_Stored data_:
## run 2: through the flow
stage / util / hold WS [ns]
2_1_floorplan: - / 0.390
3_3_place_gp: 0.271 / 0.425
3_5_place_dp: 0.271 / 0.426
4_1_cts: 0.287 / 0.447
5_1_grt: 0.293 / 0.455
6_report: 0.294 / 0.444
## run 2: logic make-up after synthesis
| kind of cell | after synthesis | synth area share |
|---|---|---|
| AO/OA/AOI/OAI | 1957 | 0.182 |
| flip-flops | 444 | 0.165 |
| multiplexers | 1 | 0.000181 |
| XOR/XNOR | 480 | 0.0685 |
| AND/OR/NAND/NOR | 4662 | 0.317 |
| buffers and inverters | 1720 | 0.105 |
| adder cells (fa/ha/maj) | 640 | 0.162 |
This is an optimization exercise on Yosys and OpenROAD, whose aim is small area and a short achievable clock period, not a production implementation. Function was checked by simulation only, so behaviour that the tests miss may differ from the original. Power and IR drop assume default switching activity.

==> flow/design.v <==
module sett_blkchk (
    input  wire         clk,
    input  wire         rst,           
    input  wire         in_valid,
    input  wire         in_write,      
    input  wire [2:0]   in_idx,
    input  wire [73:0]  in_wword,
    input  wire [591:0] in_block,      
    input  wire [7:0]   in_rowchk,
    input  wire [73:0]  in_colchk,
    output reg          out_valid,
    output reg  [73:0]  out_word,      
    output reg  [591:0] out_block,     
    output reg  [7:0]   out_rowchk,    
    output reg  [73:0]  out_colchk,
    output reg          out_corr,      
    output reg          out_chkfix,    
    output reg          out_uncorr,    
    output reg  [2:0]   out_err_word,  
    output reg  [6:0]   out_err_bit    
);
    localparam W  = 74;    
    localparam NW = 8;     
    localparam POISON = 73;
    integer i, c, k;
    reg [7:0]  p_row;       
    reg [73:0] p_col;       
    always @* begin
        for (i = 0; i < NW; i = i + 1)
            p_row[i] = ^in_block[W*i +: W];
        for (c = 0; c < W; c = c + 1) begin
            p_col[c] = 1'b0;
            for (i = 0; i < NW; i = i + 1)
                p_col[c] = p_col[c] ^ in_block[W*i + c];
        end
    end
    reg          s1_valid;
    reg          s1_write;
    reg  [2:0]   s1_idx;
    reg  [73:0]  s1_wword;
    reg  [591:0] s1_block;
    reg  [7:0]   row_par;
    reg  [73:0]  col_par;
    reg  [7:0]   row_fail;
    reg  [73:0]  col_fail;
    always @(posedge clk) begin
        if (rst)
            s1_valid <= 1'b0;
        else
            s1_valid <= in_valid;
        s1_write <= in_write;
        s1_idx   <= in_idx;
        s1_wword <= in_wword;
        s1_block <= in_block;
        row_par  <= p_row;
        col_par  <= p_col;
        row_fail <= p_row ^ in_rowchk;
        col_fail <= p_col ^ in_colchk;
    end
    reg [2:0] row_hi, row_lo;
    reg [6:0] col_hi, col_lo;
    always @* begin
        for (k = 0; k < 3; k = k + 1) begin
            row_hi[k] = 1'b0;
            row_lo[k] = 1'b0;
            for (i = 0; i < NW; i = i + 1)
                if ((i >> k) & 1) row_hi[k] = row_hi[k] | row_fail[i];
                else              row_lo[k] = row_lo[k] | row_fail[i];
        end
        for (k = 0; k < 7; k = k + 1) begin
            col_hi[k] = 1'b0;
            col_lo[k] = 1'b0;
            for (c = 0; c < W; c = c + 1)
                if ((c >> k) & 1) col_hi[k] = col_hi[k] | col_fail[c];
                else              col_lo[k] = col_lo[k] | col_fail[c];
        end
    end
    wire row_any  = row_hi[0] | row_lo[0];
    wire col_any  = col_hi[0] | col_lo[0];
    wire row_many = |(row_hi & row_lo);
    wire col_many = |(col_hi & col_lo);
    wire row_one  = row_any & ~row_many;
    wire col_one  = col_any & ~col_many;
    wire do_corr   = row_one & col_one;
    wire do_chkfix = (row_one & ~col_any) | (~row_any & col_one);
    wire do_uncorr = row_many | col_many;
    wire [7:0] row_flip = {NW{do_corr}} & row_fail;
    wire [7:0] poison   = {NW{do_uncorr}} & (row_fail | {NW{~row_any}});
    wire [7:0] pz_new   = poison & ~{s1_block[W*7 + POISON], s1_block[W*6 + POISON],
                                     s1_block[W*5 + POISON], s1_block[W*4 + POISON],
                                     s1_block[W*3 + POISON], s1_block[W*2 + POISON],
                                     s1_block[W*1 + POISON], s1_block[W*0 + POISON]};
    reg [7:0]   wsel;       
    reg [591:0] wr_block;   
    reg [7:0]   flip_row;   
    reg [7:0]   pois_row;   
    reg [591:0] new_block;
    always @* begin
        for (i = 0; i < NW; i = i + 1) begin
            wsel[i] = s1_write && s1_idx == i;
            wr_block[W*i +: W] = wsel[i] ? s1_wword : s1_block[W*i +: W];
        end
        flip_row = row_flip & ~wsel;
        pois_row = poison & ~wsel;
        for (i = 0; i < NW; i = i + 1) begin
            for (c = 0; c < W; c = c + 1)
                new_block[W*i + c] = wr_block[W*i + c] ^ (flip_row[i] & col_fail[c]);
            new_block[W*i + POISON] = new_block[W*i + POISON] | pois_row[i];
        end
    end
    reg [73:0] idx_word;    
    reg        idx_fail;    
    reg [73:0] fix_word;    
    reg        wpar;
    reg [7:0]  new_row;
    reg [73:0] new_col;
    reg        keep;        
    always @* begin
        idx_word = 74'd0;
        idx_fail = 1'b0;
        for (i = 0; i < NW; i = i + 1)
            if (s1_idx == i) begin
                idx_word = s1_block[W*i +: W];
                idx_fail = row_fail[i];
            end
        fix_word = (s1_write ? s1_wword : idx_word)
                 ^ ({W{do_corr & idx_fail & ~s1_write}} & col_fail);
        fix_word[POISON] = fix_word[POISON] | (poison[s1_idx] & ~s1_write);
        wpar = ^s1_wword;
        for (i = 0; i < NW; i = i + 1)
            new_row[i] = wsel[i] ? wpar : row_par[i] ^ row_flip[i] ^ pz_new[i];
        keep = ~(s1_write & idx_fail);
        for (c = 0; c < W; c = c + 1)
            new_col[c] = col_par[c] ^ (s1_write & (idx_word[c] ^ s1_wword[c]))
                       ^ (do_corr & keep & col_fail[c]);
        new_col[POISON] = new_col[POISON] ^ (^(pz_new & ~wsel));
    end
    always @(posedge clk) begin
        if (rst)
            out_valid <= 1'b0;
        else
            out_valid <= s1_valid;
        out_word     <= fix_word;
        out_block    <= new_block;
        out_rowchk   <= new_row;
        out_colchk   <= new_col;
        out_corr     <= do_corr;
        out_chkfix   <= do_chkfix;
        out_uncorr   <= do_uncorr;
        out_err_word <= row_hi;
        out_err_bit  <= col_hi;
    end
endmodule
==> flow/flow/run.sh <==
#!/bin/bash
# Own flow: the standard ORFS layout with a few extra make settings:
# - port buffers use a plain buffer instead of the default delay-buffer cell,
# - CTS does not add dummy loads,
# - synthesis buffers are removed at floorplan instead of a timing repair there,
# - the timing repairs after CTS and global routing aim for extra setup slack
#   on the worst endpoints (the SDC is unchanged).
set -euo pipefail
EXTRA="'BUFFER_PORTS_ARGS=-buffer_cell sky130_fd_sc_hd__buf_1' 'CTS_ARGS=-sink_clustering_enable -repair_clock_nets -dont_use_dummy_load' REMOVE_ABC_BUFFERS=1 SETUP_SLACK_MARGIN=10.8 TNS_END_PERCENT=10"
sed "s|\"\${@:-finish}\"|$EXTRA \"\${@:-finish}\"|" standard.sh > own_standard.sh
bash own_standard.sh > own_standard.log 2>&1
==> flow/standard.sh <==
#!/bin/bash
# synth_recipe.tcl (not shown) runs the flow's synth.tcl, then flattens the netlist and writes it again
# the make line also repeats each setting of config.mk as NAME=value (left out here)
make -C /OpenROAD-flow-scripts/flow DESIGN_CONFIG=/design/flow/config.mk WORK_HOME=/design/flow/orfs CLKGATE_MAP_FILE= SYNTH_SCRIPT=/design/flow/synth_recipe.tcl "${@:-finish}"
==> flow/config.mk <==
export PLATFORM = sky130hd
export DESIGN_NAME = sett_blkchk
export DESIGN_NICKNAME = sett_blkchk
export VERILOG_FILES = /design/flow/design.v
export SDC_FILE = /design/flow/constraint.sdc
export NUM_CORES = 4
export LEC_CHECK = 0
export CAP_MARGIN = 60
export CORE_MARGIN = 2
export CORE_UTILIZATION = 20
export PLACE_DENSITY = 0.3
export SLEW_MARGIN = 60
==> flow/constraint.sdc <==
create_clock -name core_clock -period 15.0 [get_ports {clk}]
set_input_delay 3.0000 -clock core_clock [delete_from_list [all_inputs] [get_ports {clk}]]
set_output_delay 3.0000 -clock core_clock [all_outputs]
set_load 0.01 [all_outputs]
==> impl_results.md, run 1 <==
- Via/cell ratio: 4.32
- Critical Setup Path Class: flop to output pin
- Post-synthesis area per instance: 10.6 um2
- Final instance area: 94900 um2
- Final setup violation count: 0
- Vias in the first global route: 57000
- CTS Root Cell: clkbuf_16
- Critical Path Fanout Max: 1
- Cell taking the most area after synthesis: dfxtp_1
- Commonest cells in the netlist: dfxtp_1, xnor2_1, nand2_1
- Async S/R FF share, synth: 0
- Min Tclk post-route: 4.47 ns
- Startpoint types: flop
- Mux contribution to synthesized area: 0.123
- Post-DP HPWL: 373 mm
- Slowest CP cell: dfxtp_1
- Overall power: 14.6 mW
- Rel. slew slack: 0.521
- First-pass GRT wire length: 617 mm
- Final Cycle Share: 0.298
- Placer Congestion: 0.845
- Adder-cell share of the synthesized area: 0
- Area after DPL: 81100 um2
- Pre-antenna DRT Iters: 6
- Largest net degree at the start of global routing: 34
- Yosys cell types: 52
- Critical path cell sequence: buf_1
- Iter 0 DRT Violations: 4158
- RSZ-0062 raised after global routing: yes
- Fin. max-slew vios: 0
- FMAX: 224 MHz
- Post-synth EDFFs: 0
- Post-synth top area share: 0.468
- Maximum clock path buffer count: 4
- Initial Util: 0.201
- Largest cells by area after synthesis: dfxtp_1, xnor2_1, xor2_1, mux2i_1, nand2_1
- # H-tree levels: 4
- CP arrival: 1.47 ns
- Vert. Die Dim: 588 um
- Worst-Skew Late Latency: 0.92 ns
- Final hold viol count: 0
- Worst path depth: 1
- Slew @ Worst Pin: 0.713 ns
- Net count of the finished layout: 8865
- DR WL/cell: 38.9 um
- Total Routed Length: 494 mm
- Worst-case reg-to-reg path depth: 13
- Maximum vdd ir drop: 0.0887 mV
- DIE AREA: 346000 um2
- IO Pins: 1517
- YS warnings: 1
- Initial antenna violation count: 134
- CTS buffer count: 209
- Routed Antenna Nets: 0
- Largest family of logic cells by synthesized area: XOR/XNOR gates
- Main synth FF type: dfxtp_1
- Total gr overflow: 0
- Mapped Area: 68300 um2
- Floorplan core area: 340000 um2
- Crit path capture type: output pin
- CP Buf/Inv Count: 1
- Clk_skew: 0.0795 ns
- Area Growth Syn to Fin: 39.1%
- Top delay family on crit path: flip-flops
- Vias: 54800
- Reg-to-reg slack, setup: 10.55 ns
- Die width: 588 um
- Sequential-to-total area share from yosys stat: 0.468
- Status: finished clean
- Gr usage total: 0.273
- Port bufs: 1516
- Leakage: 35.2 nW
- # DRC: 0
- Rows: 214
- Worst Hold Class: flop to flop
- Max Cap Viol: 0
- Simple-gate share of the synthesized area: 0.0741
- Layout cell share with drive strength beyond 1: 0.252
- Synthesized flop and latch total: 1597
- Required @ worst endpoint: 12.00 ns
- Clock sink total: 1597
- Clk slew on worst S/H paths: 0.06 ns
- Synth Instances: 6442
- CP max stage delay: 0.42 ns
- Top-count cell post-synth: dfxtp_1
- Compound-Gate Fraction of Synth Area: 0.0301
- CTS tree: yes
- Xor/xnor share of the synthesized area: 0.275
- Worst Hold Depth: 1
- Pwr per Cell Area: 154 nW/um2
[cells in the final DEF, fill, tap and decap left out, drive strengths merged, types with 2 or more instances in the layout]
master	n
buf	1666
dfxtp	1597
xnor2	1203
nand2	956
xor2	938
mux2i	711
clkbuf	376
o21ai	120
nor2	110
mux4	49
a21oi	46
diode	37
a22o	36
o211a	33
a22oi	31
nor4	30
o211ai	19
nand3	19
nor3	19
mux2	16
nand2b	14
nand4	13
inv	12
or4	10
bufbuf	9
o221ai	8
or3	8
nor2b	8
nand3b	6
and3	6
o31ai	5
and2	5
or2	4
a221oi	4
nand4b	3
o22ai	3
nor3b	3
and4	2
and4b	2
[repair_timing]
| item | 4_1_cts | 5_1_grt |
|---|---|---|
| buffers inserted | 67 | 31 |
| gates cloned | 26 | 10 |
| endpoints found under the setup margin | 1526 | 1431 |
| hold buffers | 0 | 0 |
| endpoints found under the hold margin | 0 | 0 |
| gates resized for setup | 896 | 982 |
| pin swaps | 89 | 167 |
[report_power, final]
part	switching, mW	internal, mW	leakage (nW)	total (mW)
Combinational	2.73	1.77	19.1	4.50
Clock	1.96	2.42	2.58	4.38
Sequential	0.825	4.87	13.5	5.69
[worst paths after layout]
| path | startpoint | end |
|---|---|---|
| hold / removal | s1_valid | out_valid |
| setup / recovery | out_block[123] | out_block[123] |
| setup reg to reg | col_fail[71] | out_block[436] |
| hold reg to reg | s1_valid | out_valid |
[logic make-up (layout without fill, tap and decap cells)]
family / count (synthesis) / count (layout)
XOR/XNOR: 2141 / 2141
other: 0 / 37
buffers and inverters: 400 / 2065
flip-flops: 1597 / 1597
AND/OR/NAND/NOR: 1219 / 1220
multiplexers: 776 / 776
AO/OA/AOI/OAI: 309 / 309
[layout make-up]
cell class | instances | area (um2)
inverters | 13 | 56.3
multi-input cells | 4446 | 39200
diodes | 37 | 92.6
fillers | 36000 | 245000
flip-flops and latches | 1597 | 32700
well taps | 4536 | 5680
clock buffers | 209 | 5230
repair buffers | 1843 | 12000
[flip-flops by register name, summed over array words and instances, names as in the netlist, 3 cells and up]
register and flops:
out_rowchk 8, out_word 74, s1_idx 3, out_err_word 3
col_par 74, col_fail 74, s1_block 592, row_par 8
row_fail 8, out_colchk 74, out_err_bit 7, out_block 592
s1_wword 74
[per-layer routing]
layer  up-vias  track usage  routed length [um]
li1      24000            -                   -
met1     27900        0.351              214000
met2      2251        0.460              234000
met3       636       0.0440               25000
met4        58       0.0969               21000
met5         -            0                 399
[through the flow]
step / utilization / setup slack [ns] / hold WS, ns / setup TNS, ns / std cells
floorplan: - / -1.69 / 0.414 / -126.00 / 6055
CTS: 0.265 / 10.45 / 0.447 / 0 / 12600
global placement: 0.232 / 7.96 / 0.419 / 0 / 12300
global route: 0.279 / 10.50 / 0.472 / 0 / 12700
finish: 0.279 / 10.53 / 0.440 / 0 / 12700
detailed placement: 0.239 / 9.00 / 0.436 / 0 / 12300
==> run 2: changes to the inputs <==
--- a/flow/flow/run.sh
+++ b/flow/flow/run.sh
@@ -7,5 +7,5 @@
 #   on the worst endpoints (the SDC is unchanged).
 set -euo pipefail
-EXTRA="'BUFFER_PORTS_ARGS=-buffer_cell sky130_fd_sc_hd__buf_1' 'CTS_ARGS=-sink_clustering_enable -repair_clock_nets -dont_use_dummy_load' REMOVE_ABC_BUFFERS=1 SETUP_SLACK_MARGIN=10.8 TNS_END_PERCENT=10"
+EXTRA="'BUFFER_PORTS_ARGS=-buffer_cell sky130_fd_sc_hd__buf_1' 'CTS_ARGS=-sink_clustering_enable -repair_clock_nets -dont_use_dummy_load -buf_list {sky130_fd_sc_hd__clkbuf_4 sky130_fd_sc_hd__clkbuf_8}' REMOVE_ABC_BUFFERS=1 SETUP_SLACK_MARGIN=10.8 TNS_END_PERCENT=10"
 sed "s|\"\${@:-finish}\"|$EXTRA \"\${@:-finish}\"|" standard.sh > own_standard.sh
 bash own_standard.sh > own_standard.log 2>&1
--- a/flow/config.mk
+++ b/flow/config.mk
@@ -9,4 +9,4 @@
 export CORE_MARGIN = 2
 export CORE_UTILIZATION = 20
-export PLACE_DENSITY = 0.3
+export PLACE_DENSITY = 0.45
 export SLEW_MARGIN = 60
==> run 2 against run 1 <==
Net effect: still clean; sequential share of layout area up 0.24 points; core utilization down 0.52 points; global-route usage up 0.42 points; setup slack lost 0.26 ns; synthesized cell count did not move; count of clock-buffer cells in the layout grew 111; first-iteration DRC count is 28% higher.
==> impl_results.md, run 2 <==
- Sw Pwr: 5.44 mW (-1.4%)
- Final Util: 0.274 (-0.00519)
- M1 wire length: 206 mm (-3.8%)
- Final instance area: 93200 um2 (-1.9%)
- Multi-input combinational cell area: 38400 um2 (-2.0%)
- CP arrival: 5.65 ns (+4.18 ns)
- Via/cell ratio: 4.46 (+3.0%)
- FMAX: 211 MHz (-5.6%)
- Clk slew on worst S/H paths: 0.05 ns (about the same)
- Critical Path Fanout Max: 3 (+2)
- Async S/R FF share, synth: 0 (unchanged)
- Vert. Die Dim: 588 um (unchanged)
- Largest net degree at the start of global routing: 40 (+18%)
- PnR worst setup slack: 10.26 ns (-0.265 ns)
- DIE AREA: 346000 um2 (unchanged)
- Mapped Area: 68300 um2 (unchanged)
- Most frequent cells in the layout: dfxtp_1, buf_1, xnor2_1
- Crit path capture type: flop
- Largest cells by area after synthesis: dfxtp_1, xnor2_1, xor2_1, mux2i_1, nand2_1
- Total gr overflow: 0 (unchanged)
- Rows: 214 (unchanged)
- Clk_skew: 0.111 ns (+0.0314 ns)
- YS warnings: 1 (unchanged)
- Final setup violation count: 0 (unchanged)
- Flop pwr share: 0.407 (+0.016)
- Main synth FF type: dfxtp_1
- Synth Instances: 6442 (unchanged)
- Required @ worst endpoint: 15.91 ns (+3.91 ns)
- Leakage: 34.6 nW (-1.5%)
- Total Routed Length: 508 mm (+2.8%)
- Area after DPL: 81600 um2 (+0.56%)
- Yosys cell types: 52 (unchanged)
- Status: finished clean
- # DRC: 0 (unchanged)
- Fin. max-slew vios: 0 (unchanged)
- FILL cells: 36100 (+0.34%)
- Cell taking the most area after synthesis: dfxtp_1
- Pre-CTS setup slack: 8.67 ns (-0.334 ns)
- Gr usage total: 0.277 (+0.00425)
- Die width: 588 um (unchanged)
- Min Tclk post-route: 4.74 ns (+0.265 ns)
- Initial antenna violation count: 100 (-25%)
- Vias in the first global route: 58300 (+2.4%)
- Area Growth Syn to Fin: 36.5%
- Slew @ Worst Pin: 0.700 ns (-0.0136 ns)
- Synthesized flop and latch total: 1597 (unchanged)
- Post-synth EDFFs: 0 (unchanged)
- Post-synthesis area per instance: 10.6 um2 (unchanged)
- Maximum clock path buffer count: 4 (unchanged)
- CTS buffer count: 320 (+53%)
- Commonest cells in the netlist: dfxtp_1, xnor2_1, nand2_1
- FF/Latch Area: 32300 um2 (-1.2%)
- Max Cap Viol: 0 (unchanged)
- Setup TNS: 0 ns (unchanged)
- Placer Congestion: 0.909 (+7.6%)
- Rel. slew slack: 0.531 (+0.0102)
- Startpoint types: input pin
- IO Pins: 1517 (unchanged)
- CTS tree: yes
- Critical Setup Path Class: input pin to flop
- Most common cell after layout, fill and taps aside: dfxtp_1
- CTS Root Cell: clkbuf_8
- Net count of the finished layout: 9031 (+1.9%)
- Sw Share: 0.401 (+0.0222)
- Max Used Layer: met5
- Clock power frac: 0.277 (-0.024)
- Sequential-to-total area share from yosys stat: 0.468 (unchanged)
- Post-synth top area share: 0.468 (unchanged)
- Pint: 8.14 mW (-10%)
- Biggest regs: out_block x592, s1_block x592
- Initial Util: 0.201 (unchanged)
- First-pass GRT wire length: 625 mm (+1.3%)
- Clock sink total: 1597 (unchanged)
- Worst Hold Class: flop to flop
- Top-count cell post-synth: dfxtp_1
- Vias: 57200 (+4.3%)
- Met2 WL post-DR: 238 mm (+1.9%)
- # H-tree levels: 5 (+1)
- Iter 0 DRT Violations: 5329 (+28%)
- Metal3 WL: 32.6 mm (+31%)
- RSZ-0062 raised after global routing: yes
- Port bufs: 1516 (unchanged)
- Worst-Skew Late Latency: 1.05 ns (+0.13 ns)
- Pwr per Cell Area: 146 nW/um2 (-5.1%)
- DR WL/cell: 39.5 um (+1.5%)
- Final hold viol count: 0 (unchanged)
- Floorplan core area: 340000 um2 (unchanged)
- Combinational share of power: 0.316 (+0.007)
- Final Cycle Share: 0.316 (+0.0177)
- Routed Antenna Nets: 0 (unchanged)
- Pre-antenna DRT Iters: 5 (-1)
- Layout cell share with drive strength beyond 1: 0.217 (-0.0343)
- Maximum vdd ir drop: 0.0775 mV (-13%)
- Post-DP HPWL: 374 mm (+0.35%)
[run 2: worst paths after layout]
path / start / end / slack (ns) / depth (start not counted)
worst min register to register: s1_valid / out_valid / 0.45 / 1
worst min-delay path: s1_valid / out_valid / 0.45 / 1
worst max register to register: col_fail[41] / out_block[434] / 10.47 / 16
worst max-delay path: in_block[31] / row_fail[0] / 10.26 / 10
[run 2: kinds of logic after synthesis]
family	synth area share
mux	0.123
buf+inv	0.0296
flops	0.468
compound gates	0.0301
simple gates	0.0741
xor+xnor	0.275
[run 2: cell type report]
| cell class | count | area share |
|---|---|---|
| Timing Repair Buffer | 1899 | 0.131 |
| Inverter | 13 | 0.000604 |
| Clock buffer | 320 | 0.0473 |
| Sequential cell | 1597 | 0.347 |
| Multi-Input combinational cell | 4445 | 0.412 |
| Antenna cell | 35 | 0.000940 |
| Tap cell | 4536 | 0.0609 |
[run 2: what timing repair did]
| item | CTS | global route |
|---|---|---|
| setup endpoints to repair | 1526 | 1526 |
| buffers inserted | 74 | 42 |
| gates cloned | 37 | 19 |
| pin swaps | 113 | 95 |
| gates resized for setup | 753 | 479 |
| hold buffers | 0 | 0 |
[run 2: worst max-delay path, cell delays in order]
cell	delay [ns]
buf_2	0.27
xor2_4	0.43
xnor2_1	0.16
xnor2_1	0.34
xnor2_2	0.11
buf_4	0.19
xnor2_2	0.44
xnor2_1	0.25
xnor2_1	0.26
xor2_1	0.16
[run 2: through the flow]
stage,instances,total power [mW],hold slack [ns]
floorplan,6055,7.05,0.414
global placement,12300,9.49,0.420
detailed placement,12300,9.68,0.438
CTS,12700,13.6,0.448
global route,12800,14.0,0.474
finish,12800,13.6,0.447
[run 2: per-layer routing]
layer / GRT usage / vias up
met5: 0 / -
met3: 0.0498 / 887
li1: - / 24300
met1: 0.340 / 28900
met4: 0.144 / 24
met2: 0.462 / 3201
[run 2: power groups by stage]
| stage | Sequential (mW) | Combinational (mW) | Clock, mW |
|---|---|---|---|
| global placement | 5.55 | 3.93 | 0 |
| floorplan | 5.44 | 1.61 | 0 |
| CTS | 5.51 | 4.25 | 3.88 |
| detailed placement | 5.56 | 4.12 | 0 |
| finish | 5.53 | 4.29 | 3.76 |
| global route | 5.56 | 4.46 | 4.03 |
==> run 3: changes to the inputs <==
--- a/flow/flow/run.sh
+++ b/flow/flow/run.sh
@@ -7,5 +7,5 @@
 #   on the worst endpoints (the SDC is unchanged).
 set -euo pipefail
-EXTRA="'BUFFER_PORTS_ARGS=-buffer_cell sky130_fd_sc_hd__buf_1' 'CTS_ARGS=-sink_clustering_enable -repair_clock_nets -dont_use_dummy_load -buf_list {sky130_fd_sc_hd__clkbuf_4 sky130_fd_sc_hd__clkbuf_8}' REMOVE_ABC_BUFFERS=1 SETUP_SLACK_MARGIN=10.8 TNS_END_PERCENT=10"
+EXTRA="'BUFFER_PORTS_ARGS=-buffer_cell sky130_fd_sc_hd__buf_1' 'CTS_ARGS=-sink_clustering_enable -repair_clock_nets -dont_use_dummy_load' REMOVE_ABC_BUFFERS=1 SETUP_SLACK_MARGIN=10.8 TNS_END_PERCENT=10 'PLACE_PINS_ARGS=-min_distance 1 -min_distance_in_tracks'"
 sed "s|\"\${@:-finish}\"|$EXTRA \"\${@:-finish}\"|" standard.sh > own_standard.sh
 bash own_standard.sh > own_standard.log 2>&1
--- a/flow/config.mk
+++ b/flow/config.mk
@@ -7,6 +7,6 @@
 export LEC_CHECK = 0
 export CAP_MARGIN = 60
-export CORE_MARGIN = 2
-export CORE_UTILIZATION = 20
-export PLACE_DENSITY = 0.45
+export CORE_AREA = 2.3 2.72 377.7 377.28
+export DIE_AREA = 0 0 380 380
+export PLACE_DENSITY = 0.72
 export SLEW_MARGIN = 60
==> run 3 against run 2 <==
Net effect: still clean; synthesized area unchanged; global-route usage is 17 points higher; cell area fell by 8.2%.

_What you need to do_:
Exactly as they stand, please print the lines from the first line of the records above down to the line that includes "640 | 0.162 |", both of those included and no others.

_Response_:
## run 2: through the flow
stage / util / hold WS [ns]
2_1_floorplan: - / 0.390
3_3_place_gp: 0.271 / 0.425
3_5_place_dp: 0.271 / 0.426
4_1_cts: 0.287 / 0.447
5_1_grt: 0.293 / 0.455
6_report: 0.294 / 0.444
## run 2: logic make-up after synthesis
| kind of cell | after synthesis | synth area share |
|---|---|---|
| AO/OA/AOI/OAI | 1957 | 0.182 |
| flip-flops | 444 | 0.165 |
| multiplexers | 1 | 0.000181 |
| XOR/XNOR | 480 | 0.0685 |
| AND/OR/NAND/NOR | 4662 | 0.317 |
| buffers and inverters | 1720 | 0.105 |
| adder cells (fa/ha/maj) | 640 | 0.162 |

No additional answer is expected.